At that moment, the baby began to add in its two cents, as if on cue. It sounded like a catfight, but worse, since it came from the direction of my office. My space. This did not help my hangover. It was time to lose this woman and regain my peace.

 

“Yo, Jack-o, good, you’re here.” Grath poked his head out from behind the glass separating the artists’ stations from front reception. “That baby’s starting to cry and fuss again. You gotta get your ass back there, bruh. Babies are not good for business. Go deal, man.” He slapped my arm and retreated to his station.

 

This explained the coffee drop and home-visit intervention, then—light dawned.

 

I popped back a couple—okay, three—pills, took a long chug of water, and headed back. I’d make this quick. Whoever she was, she was not my problem. I’d already decided, and that was that.

 

The crying got louder as I got closer, but fantastically stopped just as I arrived at the door. I heard the woman heave a deep sigh, then strode in.

 

The first I saw of her was the back of her head, her long wavy blondies held up high in a ponytail, with a whole lot of them escaping around the edges. It looked soft and pretty, and kind of messy—which I loved, usually—but not this time.

 

My mind was already wracked to figure out who she was. I usually went for brunettes. The blondes I’d been with in the last year or two were few and far between. Still, that wasn’t really important; women changed their hair colors like it was a required ritual.

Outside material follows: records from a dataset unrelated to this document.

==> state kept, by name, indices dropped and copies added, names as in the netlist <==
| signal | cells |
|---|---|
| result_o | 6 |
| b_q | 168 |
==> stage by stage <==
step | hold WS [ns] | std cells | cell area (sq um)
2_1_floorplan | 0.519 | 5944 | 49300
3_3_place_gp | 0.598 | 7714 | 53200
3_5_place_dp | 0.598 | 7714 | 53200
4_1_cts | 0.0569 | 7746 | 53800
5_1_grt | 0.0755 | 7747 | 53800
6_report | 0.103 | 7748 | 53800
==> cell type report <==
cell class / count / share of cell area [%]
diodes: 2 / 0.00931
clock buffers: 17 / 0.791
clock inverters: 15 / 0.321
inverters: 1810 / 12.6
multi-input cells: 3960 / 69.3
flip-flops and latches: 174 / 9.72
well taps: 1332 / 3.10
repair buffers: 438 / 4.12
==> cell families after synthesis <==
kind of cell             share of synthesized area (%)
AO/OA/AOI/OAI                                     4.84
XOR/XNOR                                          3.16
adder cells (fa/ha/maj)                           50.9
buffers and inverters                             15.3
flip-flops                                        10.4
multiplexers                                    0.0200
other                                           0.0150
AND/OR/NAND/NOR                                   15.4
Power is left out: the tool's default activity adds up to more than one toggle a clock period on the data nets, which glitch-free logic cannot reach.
<file path="config.mk">
export PLATFORM = sky130hd
export DESIGN_NAME = tlt_cfg_regs
export DESIGN_NICKNAME = d
export VERILOG_FILES = /design/src/hdl/tlt_pkg.sv /design/src/hdl/tlt_cfg_regs.sv
export SDC_FILE = /design/constraint.sdc
export NUM_CORES = 1
export LEC_CHECK = 0
export BUFFER_PORTS_ARGS = -buffer_cell sky130_fd_sc_hd__buf_4
export CAP_MARGIN = 30
export CORE_MARGIN = 1
export CORE_UTILIZATION = 27
export CTS_CLUSTER_DIAMETER = 60
export DETAILED_ROUTE_END_ITERATION = 10
export SYNTH_ARGS = -nofsm -noshare
export SYNTH_HDL_FRONTEND = slang
export SYNTH_SLANG_ARGS = --single-unit
</file>
<file path="constraint.sdc">
create_clock -name clk_i -period 0.85 [get_ports clk_i]
set_input_delay 0.085 -clock clk_i [delete_from_list [all_inputs] [get_ports clk_i]]
set_output_delay 0.085 -clock clk_i [all_outputs]
set_load 0.05 [all_outputs]
</file>
<file path="src/hdl/tlt_pkg.sv">
package tlt_pkg;

  // Table geometry
  localparam int TRACK_SLOTS = 64;
  localparam int COUNT_BITS  = 16;
  localparam int SLOT_BITS   = $clog2(TRACK_SLOTS);
  localparam int CW          = (COUNT_BITS > 16) ? COUNT_BITS : 16;

  localparam int Q_BITS      = 17;
  localparam int CFG_IDX_BITS  = 3;
  localparam int CFG_DATA_BITS = 20;

  localparam logic [Q_BITS-1:0] Q_ONE = 17'h10000;

  // Classification thresholds: squared speed in (1/16 m/s)^2, probabilities Q1.16
  localparam logic [31:0] SPD2_2  = 32'd1024;
  localparam logic [31:0] SPD2_5  = 32'd6400;
  localparam logic [31:0] SPD2_15 = 32'd57600;
  localparam logic [31:0] SPD2_25 = 32'd160000;
  localparam logic [31:0] SPD2_30 = 32'd230400;
  localparam logic [31:0] SPD2_80 = 32'd1638400;
  localparam logic [Q_BITS-1:0] PROB_0P4 = 17'd26214;
  localparam logic [Q_BITS-1:0] PROB_0P3 = 17'd19660;

  typedef logic [COUNT_BITS-1:0] cnt_t;
  localparam cnt_t CNT_MAX = '1;

  typedef enum logic {
    OP_CREATE = 1'b0,
    OP_UPDATE = 1'b1
  } op_e;

  typedef enum logic [1:0] {
    ST_FREE  = 2'd0,
    ST_TENT  = 2'd1,
    ST_CONF  = 2'd2,
    ST_COAST = 2'd3
  } status_e;

  typedef enum logic [2:0] {
    CLS_UNKNOWN    = 3'd0,
    CLS_CLUTTER    = 3'd1,
    CLS_ROTARY     = 3'd2,
    CLS_FIXED_WING = 3'd3,
    CLS_BIRD       = 3'd4
  } class_e;

  typedef enum logic {
    RC_OK        = 1'b0,
    RC_FREE_SLOT = 1'b1
  } rc_e;

  typedef enum logic [CFG_IDX_BITS-1:0] {
    CFG_QUALITY_BOOST     = 3'd0,
    CFG_QUALITY_DECAY     = 3'd1,
    CFG_CONFIRM_HIT_COUNT = 3'd2,
    CFG_MAX_COAST_MISSES  = 3'd3,
    CFG_MIN_QUALITY       = 3'd4,
    CFG_MAX_TRACK_RANGE   = 3'd5
  } cfg_idx_e;

  typedef struct packed {
    logic [Q_BITS-1:0] quality_boost;
    logic [Q_BITS-1:0] quality_decay;
    logic [15:0]       confirm_hit_count;
    logic [15:0]       max_coast_misses;
    logic [Q_BITS-1:0] min_quality;
    logic [19:0]       max_track_range;
  } cfg_t;

  // One slot of the track table
  typedef struct packed {
    status_e           status;
    logic [Q_BITS-1:0] quality;
    cnt_t              hits;
    cnt_t              misses;
    class_e            cls;
  } entry_t;

  localparam int ENTRY_BITS = $bits(entry_t);

  typedef struct packed {
    op_e               op;
    logic [5:0]        slot;
    logic              hit;
    logic [Q_BITS-1:0] init_quality;
    logic [15:0]       init_hits;
    logic [19:0]       range_m;
    logic [15:0]       vel_x;
    logic [15:0]       vel_y;
    logic [15:0]       vel_z;
    logic [Q_BITS-1:0] cv_prob;
    logic [Q_BITS-1:0] ca_prob;
    logic [Q_BITS-1:0] turn_prob;
  } item_t;

  typedef struct packed {
    logic [5:0]        slot;
    status_e           status;
    class_e            cls;
    logic [Q_BITS-1:0] quality;
    logic [15:0]       hit_total;
    logic [15:0]       miss_run;
    rc_e               code;
  } result_t;

  // Low 16 bits of a counter, zero-extended when the counter is narrower
  function automatic logic [15:0] cnt_to16(cnt_t c);
    logic [CW-1:0] w;
    w = CW'(c);
    return w[15:0];
  endfunction

endpackage

</file>
<file path="src/hdl/tlt_cfg_regs.sv">
module tlt_cfg_regs (
  input  logic                               clk_i,
  input  logic                               rst_ni,
  input  logic                               cfg_valid_i,
  output logic                               cfg_ready_o,
  input  logic [tlt_pkg::CFG_IDX_BITS-1:0]   cfg_index_i,
  input  logic [tlt_pkg::CFG_DATA_BITS-1:0]  cfg_data_i,
  output tlt_pkg::cfg_t                      cfg_o
);
  import tlt_pkg::*;

  cfg_t cfg_q, cfg_d;

  assign cfg_ready_o = 1'b1;

  // Decode the register index
  always_comb begin
    cfg_d = cfg_q;
    if (cfg_valid_i) begin
      unique case (cfg_idx_e'(cfg_index_i))
        CFG_QUALITY_BOOST:     cfg_d.quality_boost     = cfg_data_i[Q_BITS-1:0];
        CFG_QUALITY_DECAY:     cfg_d.quality_decay     = cfg_data_i[Q_BITS-1:0];
        CFG_CONFIRM_HIT_COUNT: cfg_d.confirm_hit_count = cfg_data_i[15:0];
        CFG_MAX_COAST_MISSES:  cfg_d.max_coast_misses  = cfg_data_i[15:0];
        CFG_MIN_QUALITY:       cfg_d.min_quality       = cfg_data_i[Q_BITS-1:0];
        CFG_MAX_TRACK_RANGE:   cfg_d.max_track_range   = cfg_data_i[19:0];
        default: ;
      endcase
    end
  end

  always_ff @(posedge clk_i or negedge rst_ni) begin
    if (!rst_ni) begin
      cfg_q.quality_boost     <= 17'd6554;
      cfg_q.quality_decay     <= 17'd58982;
      cfg_q.confirm_hit_count <= 16'd3;
      cfg_q.max_coast_misses  <= 16'd5;
      cfg_q.min_quality       <= 17'd6554;
      cfg_q.max_track_range   <= 20'd20000;
    end else begin
      cfg_q <= cfg_d;
    end
  end

  assign cfg_o = cfg_q;

endmodule

</file>
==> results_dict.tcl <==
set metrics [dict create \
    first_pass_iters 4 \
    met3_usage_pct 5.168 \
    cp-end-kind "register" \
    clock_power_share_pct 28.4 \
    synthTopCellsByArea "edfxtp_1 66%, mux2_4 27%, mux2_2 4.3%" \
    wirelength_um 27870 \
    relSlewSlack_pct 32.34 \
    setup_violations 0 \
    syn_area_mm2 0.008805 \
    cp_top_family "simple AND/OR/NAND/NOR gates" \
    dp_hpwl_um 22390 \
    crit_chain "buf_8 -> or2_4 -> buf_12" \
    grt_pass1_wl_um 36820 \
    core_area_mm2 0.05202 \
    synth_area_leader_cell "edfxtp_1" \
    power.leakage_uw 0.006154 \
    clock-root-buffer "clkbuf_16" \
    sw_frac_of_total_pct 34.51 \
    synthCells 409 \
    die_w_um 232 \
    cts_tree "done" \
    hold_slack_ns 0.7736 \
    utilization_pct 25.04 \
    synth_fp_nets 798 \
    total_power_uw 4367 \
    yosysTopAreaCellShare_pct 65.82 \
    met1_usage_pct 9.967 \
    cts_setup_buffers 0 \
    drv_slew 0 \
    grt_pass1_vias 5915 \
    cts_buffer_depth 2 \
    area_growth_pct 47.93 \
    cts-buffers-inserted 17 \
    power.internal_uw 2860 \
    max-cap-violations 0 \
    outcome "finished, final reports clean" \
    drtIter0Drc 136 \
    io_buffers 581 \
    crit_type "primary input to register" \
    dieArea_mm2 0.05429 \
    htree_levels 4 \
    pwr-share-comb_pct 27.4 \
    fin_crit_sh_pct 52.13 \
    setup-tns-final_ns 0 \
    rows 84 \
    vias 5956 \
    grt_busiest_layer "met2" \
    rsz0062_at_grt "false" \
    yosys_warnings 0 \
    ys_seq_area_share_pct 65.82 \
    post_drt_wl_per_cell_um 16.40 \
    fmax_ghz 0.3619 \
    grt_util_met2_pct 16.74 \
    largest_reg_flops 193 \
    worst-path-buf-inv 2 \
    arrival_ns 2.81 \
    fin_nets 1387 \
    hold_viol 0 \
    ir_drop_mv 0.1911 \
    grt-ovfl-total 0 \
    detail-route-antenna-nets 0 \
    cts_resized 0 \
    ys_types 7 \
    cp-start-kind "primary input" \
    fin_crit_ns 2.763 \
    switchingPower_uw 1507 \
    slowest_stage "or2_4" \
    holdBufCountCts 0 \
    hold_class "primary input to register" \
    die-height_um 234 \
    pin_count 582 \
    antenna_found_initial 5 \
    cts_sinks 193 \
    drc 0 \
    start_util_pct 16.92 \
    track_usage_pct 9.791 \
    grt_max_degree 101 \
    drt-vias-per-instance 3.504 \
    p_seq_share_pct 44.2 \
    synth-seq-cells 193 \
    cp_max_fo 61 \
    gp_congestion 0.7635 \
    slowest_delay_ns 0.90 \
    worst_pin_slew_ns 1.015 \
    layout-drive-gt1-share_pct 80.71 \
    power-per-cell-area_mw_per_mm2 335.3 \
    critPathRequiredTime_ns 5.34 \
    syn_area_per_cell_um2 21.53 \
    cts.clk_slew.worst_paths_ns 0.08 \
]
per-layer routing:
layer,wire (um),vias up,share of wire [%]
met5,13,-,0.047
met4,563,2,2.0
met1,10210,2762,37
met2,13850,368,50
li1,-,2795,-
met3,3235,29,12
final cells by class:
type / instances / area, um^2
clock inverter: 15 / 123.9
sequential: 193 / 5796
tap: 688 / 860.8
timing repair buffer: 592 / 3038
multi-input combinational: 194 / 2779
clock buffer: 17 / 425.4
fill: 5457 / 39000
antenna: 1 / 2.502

But if she was claiming that I was her baby-daddy, then I’d have to have met her before. Ha!—understatement.

 

But seriously, from this angle, I got nothing.

 

She had, appropriately, seated herself in one of the two chairs facing my desk. The other was covered with her stuff. She’d come loaded down, her bags exploding with blankets and baby paraphernalia. Somehow, she had avoided the hell of the typical baby crap—that being all the Easter-egg-colored eyesores—and had opted for basic black, white, and red. Cool chick. I took note of the good taste, and filed it. Maybe this woman was rational. Maybe this would be quick. It gave me hope.

 

Best to make this fast. Still standing at the door, holding it open for her, I went for polite first. “I don’t know who you are or why you’re here, but you got the wrong guy, lady. Time for you to go. Get the fuck out of my office.”